Bengkayang,zonapos.co.id- Kalbar – Kondisi proyek bronjong penahan tebing di sekitar Jembatan Air Sambas, Kecamatan Ledo, Kabupaten Bengkayang, kini memprihatinkan. Bronjong yang dibangun untuk menahan arus sungai dan mencegah erosi itu tampak mengalami penurunan dan kemiringan yang cukup signifikan.
Seperti yang kita ketahui bahwa bronjong yang miring dan terancam ambruk dapat menyebabkan longsor dan membahayakan bangunan di sekitarnya,seperti di pemukiman warga, karena fungsinya yang gagal menahan aliran sungai dan erosi.
Hal ini biasanya terjadi akibat tekanan air sungai yang deras atau konstruksi yang kurang kuat, sehingga diperlukan penanganan darurat untuk mencegah kerusakan lebih lanjut seperti pemasangan bronjong baru, penahan longsor, atau normalisasi aliran sungai.
Jika tidak segera ditangani, dikhawatirkan bronjong penahan tebing tersebut akan terus bergeser hingga akhirnya ambruk ke dasar sungai. Hal ini tentu akan membahayakan keberadaan jembatan serta mengancam keselamatan warga yang melintas.

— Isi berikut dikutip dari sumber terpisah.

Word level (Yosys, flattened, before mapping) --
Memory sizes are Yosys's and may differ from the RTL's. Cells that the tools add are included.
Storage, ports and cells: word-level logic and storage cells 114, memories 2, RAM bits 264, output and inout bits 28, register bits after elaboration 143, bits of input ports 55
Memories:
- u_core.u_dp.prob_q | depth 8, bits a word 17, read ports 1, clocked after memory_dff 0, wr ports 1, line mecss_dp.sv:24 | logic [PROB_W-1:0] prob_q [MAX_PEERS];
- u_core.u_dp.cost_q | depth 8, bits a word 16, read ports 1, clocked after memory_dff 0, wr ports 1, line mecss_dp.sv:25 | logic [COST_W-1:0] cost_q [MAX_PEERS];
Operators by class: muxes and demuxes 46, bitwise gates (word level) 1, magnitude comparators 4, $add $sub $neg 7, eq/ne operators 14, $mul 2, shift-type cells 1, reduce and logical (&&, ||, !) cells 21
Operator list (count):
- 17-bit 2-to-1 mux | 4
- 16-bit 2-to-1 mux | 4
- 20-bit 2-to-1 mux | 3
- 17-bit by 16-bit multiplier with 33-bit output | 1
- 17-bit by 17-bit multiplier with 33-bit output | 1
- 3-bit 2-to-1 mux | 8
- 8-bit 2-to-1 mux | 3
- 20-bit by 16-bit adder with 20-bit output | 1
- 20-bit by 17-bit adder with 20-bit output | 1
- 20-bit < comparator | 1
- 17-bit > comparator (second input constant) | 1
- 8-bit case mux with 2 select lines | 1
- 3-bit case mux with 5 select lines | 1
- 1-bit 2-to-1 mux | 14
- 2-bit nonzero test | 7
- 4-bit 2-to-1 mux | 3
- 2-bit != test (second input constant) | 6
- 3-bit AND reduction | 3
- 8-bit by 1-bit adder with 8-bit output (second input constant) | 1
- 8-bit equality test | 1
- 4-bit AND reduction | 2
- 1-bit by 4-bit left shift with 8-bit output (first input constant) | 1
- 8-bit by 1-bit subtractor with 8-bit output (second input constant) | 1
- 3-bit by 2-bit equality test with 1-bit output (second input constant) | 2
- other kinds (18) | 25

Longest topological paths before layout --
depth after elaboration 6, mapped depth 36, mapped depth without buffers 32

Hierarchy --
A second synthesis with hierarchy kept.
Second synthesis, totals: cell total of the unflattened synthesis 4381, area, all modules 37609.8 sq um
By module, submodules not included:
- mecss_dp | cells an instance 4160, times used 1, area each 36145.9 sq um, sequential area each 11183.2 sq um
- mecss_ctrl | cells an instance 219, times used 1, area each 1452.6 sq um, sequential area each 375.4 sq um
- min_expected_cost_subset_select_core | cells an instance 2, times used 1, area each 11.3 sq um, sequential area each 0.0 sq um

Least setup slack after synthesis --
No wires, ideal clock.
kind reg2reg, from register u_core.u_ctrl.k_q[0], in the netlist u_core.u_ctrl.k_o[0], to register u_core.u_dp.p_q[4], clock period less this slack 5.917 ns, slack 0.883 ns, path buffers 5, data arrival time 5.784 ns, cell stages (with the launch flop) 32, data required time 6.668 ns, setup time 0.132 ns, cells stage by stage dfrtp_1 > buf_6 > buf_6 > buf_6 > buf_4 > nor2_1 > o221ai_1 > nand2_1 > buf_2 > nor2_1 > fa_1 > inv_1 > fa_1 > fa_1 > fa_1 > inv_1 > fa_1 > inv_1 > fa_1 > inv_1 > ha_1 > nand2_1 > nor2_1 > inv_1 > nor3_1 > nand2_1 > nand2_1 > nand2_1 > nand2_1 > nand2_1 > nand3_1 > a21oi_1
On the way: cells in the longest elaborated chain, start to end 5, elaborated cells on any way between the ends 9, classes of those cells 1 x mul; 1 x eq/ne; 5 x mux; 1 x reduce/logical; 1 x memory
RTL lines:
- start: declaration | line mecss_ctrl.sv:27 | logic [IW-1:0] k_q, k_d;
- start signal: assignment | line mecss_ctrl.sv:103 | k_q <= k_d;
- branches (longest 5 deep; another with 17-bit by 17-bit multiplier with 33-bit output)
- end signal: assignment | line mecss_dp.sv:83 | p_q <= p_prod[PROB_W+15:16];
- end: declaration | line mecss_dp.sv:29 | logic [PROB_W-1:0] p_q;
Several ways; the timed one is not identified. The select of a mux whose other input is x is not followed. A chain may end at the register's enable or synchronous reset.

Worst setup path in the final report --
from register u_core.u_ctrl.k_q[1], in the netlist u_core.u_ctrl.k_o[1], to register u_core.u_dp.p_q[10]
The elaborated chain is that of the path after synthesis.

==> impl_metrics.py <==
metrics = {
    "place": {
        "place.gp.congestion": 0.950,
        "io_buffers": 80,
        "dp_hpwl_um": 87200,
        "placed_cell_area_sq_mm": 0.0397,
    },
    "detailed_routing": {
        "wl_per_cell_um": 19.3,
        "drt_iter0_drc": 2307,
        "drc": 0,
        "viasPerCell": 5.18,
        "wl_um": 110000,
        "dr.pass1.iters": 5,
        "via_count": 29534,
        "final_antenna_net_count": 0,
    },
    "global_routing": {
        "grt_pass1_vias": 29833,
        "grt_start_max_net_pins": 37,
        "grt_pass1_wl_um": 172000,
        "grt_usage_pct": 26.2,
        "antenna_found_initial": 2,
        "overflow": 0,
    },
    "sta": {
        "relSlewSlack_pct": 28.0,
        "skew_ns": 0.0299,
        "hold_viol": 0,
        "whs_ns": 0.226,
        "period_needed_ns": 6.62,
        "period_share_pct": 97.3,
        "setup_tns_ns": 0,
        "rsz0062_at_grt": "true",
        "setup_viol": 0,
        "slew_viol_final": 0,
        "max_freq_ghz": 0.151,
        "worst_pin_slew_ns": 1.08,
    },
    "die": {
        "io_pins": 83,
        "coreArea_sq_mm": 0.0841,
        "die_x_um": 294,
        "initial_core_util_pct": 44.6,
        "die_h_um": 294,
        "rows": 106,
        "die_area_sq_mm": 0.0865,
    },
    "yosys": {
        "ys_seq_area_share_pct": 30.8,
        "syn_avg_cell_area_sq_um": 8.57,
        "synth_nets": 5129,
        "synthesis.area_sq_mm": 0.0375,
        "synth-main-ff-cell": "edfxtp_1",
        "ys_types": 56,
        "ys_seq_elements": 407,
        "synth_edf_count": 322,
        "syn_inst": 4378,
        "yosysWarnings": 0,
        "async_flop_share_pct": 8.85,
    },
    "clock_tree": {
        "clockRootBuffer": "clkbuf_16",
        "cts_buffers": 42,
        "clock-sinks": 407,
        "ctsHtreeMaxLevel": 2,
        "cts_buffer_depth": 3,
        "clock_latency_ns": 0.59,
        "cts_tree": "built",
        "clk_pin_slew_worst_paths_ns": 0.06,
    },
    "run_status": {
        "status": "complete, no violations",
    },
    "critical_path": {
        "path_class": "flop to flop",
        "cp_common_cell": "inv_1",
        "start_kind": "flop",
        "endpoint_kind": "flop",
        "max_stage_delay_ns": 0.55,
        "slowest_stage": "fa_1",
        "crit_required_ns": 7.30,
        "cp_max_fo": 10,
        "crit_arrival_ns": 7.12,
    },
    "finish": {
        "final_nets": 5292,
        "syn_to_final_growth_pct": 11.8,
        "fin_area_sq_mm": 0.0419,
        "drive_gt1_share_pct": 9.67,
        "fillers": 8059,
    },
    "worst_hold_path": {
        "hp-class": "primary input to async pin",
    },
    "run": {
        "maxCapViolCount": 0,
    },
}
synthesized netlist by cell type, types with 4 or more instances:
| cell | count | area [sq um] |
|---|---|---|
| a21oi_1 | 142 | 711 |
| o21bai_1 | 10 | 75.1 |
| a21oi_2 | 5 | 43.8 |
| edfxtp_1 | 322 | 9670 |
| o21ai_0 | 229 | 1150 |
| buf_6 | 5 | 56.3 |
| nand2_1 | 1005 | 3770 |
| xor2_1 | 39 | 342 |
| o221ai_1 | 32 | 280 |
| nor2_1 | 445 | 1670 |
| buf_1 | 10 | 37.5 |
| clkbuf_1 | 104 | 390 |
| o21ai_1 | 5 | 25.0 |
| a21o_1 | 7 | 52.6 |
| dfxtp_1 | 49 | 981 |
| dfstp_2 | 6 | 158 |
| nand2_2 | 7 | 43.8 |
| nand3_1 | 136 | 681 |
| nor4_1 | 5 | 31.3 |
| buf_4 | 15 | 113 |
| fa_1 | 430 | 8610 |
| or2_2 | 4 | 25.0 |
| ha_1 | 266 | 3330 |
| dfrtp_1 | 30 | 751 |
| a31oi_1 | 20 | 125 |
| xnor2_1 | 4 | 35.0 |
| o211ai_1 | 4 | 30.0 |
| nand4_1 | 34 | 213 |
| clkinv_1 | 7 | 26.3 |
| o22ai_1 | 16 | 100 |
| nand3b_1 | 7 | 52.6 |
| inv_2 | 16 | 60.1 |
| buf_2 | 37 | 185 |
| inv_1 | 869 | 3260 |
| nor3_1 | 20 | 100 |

Sementara hasil dari pantauan awak media ini dilapangan, Juma’at 22/08/2025, membenarkan situasi dan kondisi bronjong penahan jembatan sungai Ledo saat ini tentunya dalam kondisinya mengkhawatirkan karena dalam posisi miring, harus segera ditangani dan tidak dibiarkan berlarut-larut.
Agus, salah seorang warga Kecamatan Ledo yang ditemui awak media, mengaku kondisi kemiringan bronjong itu sudah lama terjadi namun belum ada upaya perbaikan yang terlihat.
“Kemiringan bronjong ini sudah lama, tapi sampai sekarang belum ada tindak lanjut. Kalau dibiarkan terus, bisa-bisa jembatan ikut terancam,” ujarnya.
Masyarakat berharap pemerintah daerah maupun instansi terkait segera turun tangan untuk melakukan perbaikan sebelum kondisinya semakin parah dan menimbulkan kerugian lebih besar.